--- Excerpted data Enclosed Below ---

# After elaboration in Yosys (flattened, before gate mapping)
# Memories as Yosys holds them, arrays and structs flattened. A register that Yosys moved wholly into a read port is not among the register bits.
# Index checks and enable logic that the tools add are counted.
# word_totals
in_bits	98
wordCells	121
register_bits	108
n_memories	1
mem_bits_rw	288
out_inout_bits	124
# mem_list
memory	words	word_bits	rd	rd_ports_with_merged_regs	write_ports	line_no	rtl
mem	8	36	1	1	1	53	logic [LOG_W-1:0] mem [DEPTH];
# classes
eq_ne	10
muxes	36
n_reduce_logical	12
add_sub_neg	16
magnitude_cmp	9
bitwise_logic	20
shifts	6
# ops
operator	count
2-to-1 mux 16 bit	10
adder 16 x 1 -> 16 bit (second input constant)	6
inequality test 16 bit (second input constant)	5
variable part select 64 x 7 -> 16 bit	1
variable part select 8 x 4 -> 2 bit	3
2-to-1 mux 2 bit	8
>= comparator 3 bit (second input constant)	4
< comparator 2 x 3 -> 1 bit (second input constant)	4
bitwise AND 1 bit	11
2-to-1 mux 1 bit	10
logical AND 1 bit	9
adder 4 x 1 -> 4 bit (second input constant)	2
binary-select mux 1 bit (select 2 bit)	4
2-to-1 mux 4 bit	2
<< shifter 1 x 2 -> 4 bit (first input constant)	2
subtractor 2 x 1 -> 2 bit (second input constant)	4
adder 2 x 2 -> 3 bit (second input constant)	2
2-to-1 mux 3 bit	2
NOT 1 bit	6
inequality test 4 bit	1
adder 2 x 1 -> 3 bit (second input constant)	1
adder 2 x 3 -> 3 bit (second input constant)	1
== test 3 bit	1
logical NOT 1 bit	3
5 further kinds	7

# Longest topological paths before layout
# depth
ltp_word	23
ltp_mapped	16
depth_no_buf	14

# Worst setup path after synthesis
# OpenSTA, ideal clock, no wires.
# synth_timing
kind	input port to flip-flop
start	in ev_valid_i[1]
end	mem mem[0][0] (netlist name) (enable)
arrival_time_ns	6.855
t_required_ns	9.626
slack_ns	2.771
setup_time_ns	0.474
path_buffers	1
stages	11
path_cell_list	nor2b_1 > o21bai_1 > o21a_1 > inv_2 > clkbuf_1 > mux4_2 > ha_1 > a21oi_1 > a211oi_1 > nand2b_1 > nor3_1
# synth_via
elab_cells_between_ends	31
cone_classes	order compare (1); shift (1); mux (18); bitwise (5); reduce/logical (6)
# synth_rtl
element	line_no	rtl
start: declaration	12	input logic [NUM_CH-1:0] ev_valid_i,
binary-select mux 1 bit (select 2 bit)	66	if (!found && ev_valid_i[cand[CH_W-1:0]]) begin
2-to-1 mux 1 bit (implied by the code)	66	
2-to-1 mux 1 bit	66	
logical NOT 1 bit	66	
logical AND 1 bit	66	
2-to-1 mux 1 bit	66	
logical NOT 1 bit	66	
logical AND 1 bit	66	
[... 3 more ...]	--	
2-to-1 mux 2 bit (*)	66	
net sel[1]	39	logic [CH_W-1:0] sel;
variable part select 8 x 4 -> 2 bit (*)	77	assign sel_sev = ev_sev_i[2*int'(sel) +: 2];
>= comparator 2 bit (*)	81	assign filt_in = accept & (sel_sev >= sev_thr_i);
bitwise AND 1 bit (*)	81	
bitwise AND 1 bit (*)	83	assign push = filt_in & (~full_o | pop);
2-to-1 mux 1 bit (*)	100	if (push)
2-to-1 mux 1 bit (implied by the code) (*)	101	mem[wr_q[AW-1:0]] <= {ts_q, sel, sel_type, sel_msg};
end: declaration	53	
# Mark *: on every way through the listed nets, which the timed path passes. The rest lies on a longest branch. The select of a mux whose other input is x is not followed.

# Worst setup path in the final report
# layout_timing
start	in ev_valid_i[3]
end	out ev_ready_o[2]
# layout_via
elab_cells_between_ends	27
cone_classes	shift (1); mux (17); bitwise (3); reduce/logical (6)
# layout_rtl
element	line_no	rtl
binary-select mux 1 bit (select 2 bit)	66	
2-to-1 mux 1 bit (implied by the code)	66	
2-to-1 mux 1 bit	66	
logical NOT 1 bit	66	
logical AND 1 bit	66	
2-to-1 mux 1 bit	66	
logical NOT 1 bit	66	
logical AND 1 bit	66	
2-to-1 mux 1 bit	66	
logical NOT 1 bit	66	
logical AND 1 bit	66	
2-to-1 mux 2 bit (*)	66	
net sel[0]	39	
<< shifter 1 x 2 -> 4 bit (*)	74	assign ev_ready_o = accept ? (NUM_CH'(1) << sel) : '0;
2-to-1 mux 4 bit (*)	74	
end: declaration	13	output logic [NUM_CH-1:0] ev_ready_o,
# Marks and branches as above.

--- End of Enclosed Excerpted data ---

■ **Brief**
Search the data above for the word "assign", then gather each line in which it appears.

■ **Output for this exercise**
variable part select 8 x 4 -> 2 bit (*)	77	assign sel_sev = ev_sev_i[2*int'(sel) +: 2];
>= comparator 2 bit (*)	81	assign filt_in = accept & (sel_sev >= sev_thr_i);
bitwise AND 1 bit (*)	83	assign push = filt_in & (~full_o | pop);
<< shifter 1 x 2 -> 4 bit (*)	74	assign ev_ready_o = accept ? (NUM_CH'(1) << sel) : '0;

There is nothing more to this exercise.